Monday, August 3, 2009

Rapidly Restructuring Healthcare Markets Require New Approaches to Brand Management

Ever more complex health system structures, physician relationships, expanding clinical portfolios, new business ventures and expansion into new markets require a proactive, focused and purposeful plan to build and leverage brand equity across the enterprise – across geography – across constituencies.

Today, health systems’ approaches to branding must evolve to address and manage the complexities of:

  • Hospital and health system mergers & acquisitions
  • Physician integration, joint ventures and owned medical practices
  • Ambulatory, post acute and retail diversification
  • Academic, technology and business partnerships
  • Multi-market, multi-state expansion initiatives
  • Enterprise IT/EHR/Website strategies
  • Co-branding/co-marketing relationships

This requires more sophisticated methods for determining, managing, and building brand portfolios in diversified health systems, addressing multiple facilities, strategic business units, markets, physician integration, and partnering ventures. Because at the end of the day, the objective isn’t what to call something, it’s market leverage.

Karen Corrigan


Saturday, August 1, 2009

Keeping Your Brand Healthy After Physician Integration: Part II

Health systems that ignore the implications of physician integration to the organization’s brand do so at their own peril. Hundreds of doctors in an employed physician structure can produce hundreds of thousands of patient visits in a year – each visit shaping and reinforcing the organization’s brand reputation.

Without an explicit strategy for creating and delivering a brand-defined experience in physician practices, health systems run the risk of developing a brand reputation they don’t want – formed from inconsistency of service, customer indifference, fragmented care, complex processes, poor medical care.

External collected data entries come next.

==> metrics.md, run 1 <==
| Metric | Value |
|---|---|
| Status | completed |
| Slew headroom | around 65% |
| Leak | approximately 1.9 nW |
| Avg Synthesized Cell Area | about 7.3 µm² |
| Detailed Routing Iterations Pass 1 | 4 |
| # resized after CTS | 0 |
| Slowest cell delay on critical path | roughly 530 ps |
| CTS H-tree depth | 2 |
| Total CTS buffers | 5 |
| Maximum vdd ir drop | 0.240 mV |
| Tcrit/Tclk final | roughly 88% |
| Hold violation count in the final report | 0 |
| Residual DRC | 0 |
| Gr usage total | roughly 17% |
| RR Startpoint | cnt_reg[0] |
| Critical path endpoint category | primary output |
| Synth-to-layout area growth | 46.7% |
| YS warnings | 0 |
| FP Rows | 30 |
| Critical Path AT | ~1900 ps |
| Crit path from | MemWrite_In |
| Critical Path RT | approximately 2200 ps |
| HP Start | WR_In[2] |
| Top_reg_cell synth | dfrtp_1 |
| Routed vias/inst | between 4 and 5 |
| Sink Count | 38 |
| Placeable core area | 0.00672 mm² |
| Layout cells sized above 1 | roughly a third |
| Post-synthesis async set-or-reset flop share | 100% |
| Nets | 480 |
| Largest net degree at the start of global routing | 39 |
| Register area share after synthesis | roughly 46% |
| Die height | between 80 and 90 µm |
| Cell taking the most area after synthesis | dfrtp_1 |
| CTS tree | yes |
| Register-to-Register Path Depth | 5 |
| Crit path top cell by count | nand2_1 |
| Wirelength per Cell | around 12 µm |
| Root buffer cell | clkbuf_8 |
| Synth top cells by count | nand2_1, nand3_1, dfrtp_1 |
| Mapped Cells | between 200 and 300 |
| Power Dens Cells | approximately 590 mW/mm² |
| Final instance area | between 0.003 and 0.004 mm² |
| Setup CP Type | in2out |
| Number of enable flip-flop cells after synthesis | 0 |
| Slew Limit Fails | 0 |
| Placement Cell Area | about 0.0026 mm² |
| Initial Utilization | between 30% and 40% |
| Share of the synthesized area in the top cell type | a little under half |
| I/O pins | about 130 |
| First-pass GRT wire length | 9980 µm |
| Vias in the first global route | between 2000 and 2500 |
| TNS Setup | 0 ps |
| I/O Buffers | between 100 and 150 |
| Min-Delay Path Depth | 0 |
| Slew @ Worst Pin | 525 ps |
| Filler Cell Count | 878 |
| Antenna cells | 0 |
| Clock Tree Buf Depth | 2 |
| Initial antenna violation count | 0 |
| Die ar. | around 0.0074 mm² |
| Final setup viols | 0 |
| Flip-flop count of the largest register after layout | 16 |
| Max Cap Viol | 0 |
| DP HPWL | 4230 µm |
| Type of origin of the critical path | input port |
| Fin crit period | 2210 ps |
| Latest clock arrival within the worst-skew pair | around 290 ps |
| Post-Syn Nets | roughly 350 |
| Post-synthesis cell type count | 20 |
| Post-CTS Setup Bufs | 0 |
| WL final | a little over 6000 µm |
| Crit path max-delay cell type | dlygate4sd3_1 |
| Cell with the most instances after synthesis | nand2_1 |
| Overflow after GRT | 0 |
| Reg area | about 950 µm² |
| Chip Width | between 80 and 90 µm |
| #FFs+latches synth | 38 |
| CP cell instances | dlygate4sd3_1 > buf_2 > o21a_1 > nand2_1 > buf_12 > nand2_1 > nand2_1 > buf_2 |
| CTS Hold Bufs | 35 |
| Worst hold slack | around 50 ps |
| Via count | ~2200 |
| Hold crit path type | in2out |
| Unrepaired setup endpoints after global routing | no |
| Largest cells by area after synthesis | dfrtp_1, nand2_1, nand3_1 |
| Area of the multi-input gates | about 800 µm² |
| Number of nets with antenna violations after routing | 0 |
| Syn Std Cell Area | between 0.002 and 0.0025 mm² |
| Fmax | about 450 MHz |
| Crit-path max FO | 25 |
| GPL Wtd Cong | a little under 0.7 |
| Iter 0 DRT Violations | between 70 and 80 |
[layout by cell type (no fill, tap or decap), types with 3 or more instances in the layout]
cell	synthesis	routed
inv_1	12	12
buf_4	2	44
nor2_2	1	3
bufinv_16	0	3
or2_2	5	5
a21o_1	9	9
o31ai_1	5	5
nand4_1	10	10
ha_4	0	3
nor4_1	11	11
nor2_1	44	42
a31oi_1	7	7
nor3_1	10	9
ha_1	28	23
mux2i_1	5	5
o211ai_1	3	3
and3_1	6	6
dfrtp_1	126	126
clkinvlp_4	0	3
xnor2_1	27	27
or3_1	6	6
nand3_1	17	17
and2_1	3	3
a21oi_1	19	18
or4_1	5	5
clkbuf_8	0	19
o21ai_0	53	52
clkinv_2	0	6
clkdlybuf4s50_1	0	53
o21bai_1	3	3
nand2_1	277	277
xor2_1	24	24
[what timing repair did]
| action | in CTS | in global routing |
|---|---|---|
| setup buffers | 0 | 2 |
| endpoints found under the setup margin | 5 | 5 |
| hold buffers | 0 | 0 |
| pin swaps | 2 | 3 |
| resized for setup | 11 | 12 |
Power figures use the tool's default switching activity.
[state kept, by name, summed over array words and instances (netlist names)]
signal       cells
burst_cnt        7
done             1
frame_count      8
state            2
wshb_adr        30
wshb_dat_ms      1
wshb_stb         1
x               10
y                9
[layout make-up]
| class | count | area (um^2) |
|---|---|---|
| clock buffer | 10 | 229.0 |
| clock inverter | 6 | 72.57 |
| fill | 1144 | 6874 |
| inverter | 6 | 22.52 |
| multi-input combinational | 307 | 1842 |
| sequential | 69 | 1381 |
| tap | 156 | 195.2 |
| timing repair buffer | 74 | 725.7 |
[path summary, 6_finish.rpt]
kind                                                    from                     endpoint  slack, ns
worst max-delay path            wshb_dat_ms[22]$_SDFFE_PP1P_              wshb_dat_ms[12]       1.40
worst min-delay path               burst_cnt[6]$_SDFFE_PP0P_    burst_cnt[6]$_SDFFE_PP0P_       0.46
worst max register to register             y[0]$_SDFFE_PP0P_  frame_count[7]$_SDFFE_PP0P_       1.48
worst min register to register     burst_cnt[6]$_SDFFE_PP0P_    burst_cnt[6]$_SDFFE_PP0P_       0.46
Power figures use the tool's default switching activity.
[config.mk]
export PLATFORM = sky130hd
export DESIGN_NAME = usb_fs_out_ep_reader_flat
export DESIGN_NICKNAME = d
export VERILOG_FILES = /design/src/rtl/usb_fs_out_ep_reader_pkg.sv /design/src/rtl/usb_fs_out_ep_reader_if.sv /design/src/rtl/usb_fs_sync_fifo.sv /design/src/rtl/usb_fs_out_ep_reader.sv /design/src/flat_wrapper.sv
export SDC_FILE = /design/constraint.sdc
export NUM_CORES = 1
export LEC_CHECK = 0
export ABC_AREA = 1
export BUFFER_PORTS_ARGS = -buffer_cell sky130_fd_sc_hd__buf_2
export CAP_MARGIN = 0
export CORE_MARGIN = 4
export CORE_UTILIZATION = 25
export DETAILED_ROUTE_END_ITERATION = 8
export HOLD_SLACK_MARGIN = 0.06
export PLACE_DENSITY_LB_ADDON = 0.12
export SLEW_MARGIN = 20
export SYNTH_ARGS = -nofsm -noshare
export SYNTH_HDL_FRONTEND = slang
export SYNTH_HIERARCHICAL = 1
export SYNTH_SLANG_ARGS = --single-unit
export TNS_END_PERCENT = 10
[constraint.sdc]
create_clock -name clk -period 3.62 [get_ports clk]
set_clock_uncertainty 0.1 [all_clocks]
set_input_delay 1.086 -clock clk [delete_from_list [all_inputs] [get_ports clk]]
set_output_delay 1.086 -clock clk [all_outputs]
set_load 0.01 [all_outputs]
**config.mk**
```make
export PLATFORM = sky130hd
export DESIGN_NAME = pc_seq_unit_flat
export DESIGN_NICKNAME = d
export VERILOG_FILES = /design/src/rtl/pc_seq_pkg.sv /design/src/rtl/pc_seq_unit_if.sv /design/src/rtl/pc_seq_ras.sv /design/src/rtl/pc_seq_unit.sv /design/src/flat_wrapper.sv
export SDC_FILE = /design/constraint.sdc
export NUM_CORES = 1
export LEC_CHECK = 0
export ABC_CLOCK_PERIOD_IN_PS = 4900
export CAP_MARGIN = 20
export CORE_UTILIZATION = 40
export CTS_CLUSTER_SIZE = 40
export DETAILED_ROUTE_END_ITERATION = 10
export GPL_ROUTABILITY_DRIVEN = 0
export HOLD_SLACK_MARGIN = 0.12
export PLACE_DENSITY = 0.74
export SLEW_MARGIN = 40
export SYNTH_ARGS = -nofsm -noshare
export SYNTH_HDL_FRONTEND = slang
export SYNTH_SLANG_ARGS = --single-unit
```
**constraint.sdc**
```tcl
create_clock -name clk -period 4.9 [get_ports clk]
set_input_delay 1.47 -clock clk [delete_from_list [all_inputs] [get_ports clk]]
set_output_delay 1.47 -clock clk [all_outputs]
set_load 0.01 [all_outputs]
```
### src/rtl/obi_wrr_arbiter.sv
// Weighted round-robin arbiter: NumReq OBI managers share one OBI subordinate port.
// An in-order FIFO of granted indices steers each response back to its issuer.
module obi_wrr_arbiter #(
    parameter int unsigned NumReq      = 4,
    parameter int unsigned AddrWidth   = 32,
    parameter int unsigned DataWidth   = 32,
    parameter int unsigned IdWidth     = 5,
    parameter int unsigned NumMaxTrans = 4,
    parameter int unsigned WeightWidth = 4
) (
    input  logic                   clk_i,
    input  logic                   rst_i,
    input  logic [WeightWidth-1:0] weight_i     [NumReq],
    // manager-facing side (one per requester)
    input  logic                   sbr_req_i    [NumReq],
    output logic                   sbr_gnt_o    [NumReq],
    input  logic [AddrWidth-1:0]   sbr_addr_i   [NumReq],
    input  logic                   sbr_we_i     [NumReq],
    input  logic [DataWidth/8-1:0] sbr_be_i     [NumReq],
    input  logic [DataWidth-1:0]   sbr_wdata_i  [NumReq],
    input  logic [IdWidth-1:0]     sbr_aid_i    [NumReq],
    output logic                   sbr_rvalid_o [NumReq],
    input  logic                   sbr_rready_i [NumReq],
    output logic [DataWidth-1:0]   sbr_rdata_o  [NumReq],
    output logic [IdWidth-1:0]     sbr_rid_o    [NumReq],
    output logic                   sbr_err_o    [NumReq],
    // shared subordinate side
    output logic                   mgr_req_o,
    input  logic                   mgr_gnt_i,
    output logic [AddrWidth-1:0]   mgr_addr_o,
    output logic                   mgr_we_o,
    output logic [DataWidth/8-1:0] mgr_be_o,
    output logic [DataWidth-1:0]   mgr_wdata_o,
    output logic [IdWidth-1:0]     mgr_aid_o,
    input  logic                   mgr_rvalid_i,
    output logic                   mgr_rready_o,
    input  logic [DataWidth-1:0]   mgr_rdata_i,
    input  logic [IdWidth-1:0]     mgr_rid_i,
    input  logic                   mgr_err_i,
    output logic                   busy_o
);

    localparam int unsigned IdxW = $clog2(NumReq);
    localparam int unsigned PtrW = (NumMaxTrans > 1) ? $clog2(NumMaxTrans) : 1;
    localparam int unsigned CntW = $clog2(NumMaxTrans + 1);

    logic [IdxW-1:0]        prio_q, prio_d;
    logic [WeightWidth-1:0] credit_q, credit_d;
    logic                   lock_q, lock_d;
    logic [IdxW-1:0]        lock_idx_q, lock_idx_d;
    logic [IdxW-1:0]        fifo_q [NumMaxTrans];
    logic [PtrW-1:0]        wr_ptr_q, rd_ptr_q;
    logic [CntW-1:0]        cnt_q;

    logic [IdxW-1:0] sel, next_sel, head;
    logic [IdxW:0]   cand;
    logic            found, full, empty, push, pop;

    function automatic logic [PtrW-1:0] ptr_inc(input logic [PtrW-1:0] ptr);
        return (ptr == PtrW'(NumMaxTrans - 1)) ? '0 : ptr + PtrW'(1);
    endfunction

    assign full  = (cnt_q == CntW'(NumMaxTrans));
    assign empty = (cnt_q == '0);

    // Cyclic search from the priority pointer; a pending lock overrides it.
    always_comb begin
        sel   = prio_q;
        found = 1'b0;
        cand  = '0;
        for (int unsigned i = 0; i < NumReq; i++) begin
            cand = {1'b0, prio_q} + (IdxW + 1)'(i);
            if (cand >= (IdxW + 1)'(NumReq)) begin
                cand = cand - (IdxW + 1)'(NumReq);
            end
            if (!found && sbr_req_i[cand[IdxW-1:0]]) begin
                found = 1'b1;
                sel   = cand[IdxW-1:0];
            end
        end
        if (lock_q) begin
            sel = lock_idx_q;
        end
    end

    assign next_sel = (sel == IdxW'(NumReq - 1)) ? '0 : sel + IdxW'(1);

    assign mgr_req_o   = sbr_req_i[sel] & ~full;
    assign mgr_addr_o  = sbr_addr_i[sel];
    assign mgr_we_o    = sbr_we_i[sel];
    assign mgr_be_o    = sbr_be_i[sel];
    assign mgr_wdata_o = sbr_wdata_i[sel];
    assign mgr_aid_o   = sbr_aid_i[sel];
    assign push        = mgr_req_o & mgr_gnt_i;

    assign head         = fifo_q[rd_ptr_q];
    assign mgr_rready_o = sbr_rready_i[head] & ~empty;
    assign pop          = mgr_rvalid_i & mgr_rready_o;
    assign busy_o       = ~empty | mgr_req_o;

    always_comb begin
        for (int unsigned i = 0; i < NumReq; i++) begin
            sbr_gnt_o[i]    = push && (sel == IdxW'(i));
            sbr_rvalid_o[i] = mgr_rvalid_i && !empty && (head == IdxW'(i));
            sbr_rdata_o[i]  = mgr_rdata_i;
            sbr_rid_o[i]    = mgr_rid_i;
            sbr_err_o[i]    = mgr_err_i;
        end
    end

    // A turn opens by loading the requester's weight as bonus grants; the pointer
    // moves on once the bonuses are spent, so each requester gets weight+1 in a row.
    always_comb begin
        prio_d     = prio_q;
        credit_d   = credit_q;
        lock_d     = lock_q;
        lock_idx_d = lock_idx_q;
        if (mgr_req_o && !mgr_gnt_i) begin
            lock_d     = 1'b1;
            lock_idx_d = sel;
        end
        if (push) begin
            lock_d = 1'b0;
            if (sel == prio_q && credit_q != '0) begin
                credit_d = credit_q - WeightWidth'(1);
                if (credit_q == WeightWidth'(1)) begin
                    prio_d = next_sel;
                end
            end else if (weight_i[sel] == '0) begin
                prio_d   = next_sel;
                credit_d = '0;
            end else begin
                prio_d   = sel;
                credit_d = weight_i[sel];
            end
        end
    end

    always_ff @(posedge clk_i) begin
        if (rst_i) begin
            prio_q     <= '0;
            credit_q   <= '0;
            lock_q     <= 1'b0;
            lock_idx_q <= '0;
            wr_ptr_q   <= '0;
            rd_ptr_q   <= '0;
            cnt_q      <= '0;
        end else begin
            prio_q     <= prio_d;
            credit_q   <= credit_d;
            lock_q     <= lock_d;
            lock_idx_q <= lock_idx_d;
            if (push) begin
                wr_ptr_q <= ptr_inc(wr_ptr_q);
            end
            if (pop) begin
                rd_ptr_q <= ptr_inc(rd_ptr_q);
            end
            if (push && !pop) begin
                cnt_q <= cnt_q + CntW'(1);
            end else if (pop && !push) begin
                cnt_q <= cnt_q - CntW'(1);
            end
        end
    end

    always_ff @(posedge clk_i) begin
        if (push) begin
            fifo_q[wr_ptr_q] <= sel;
        end
    end

    // A response with nothing outstanding has no owner; it is dropped.
    assert property (@(posedge clk_i) disable iff (rst_i) !(mgr_rvalid_i && empty));

endmodule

But it doesn’t have to be that way. The key question for health care executives is how to leverage investments in physician integration to increase total brand equity – to build a powerful, differentiated brand presence and to drive growth from a core positioning platform.

To do so, we must first understand brand as a central and foundational underpinning of competitive strategy. Brands are potent business-building assets for driving growth, engaging customers, building profitability. As you develop and evolve the integrated physician structure, key issues regarding brand and business building strategies should be addressed from the beginning.

So how can a health system turn a potential brand liability into an advantage?

  • Determine your unique brand value proposition. How you plan to create and deliver value to current and prospective customers through the fully integrated physician practice is fundamental to long term success. What significant customer-centered benefits (more timely appointments, better coordinated care, personalized service, best in class physician talent, etc.) will your patients gain as a result of the integration strategy?
  • Agree on brand identity. Names may be about egos, but brands are about business. The right brand identity should, first and foremost, ease the selection process for your customers. Brand identity for the physician group should be chosen in the context of the health system’s strategic positioning and growth goals, as well as its overall brand building strategy.
  • Create brand alignment across operating, clinical and marketing systems, and build a discipline to channel investments into those things that matter most.
  • Hardwire customer service, operating and patient care processes to ‘deliver’ on the brand. Patient experience is born through brand activation, a process whereby the brand value proposition is translated and transformed into actionable principles, features, service standards and behaviors. Remember that brand reputation is built primarily through customer experience.
  • Enhance brand performance. Establish and monitor key metrics regarding growth, revenue, profitability, brand awareness, brand preference, customer advocacy and staff engagement. Identify growth opportunities in key segments, markets, channels. Address barriers that may limit the power of your brand to move market share.

The mantra for health systems seeking leverage from their physician integration investments is simple. Build the brand. Build the business.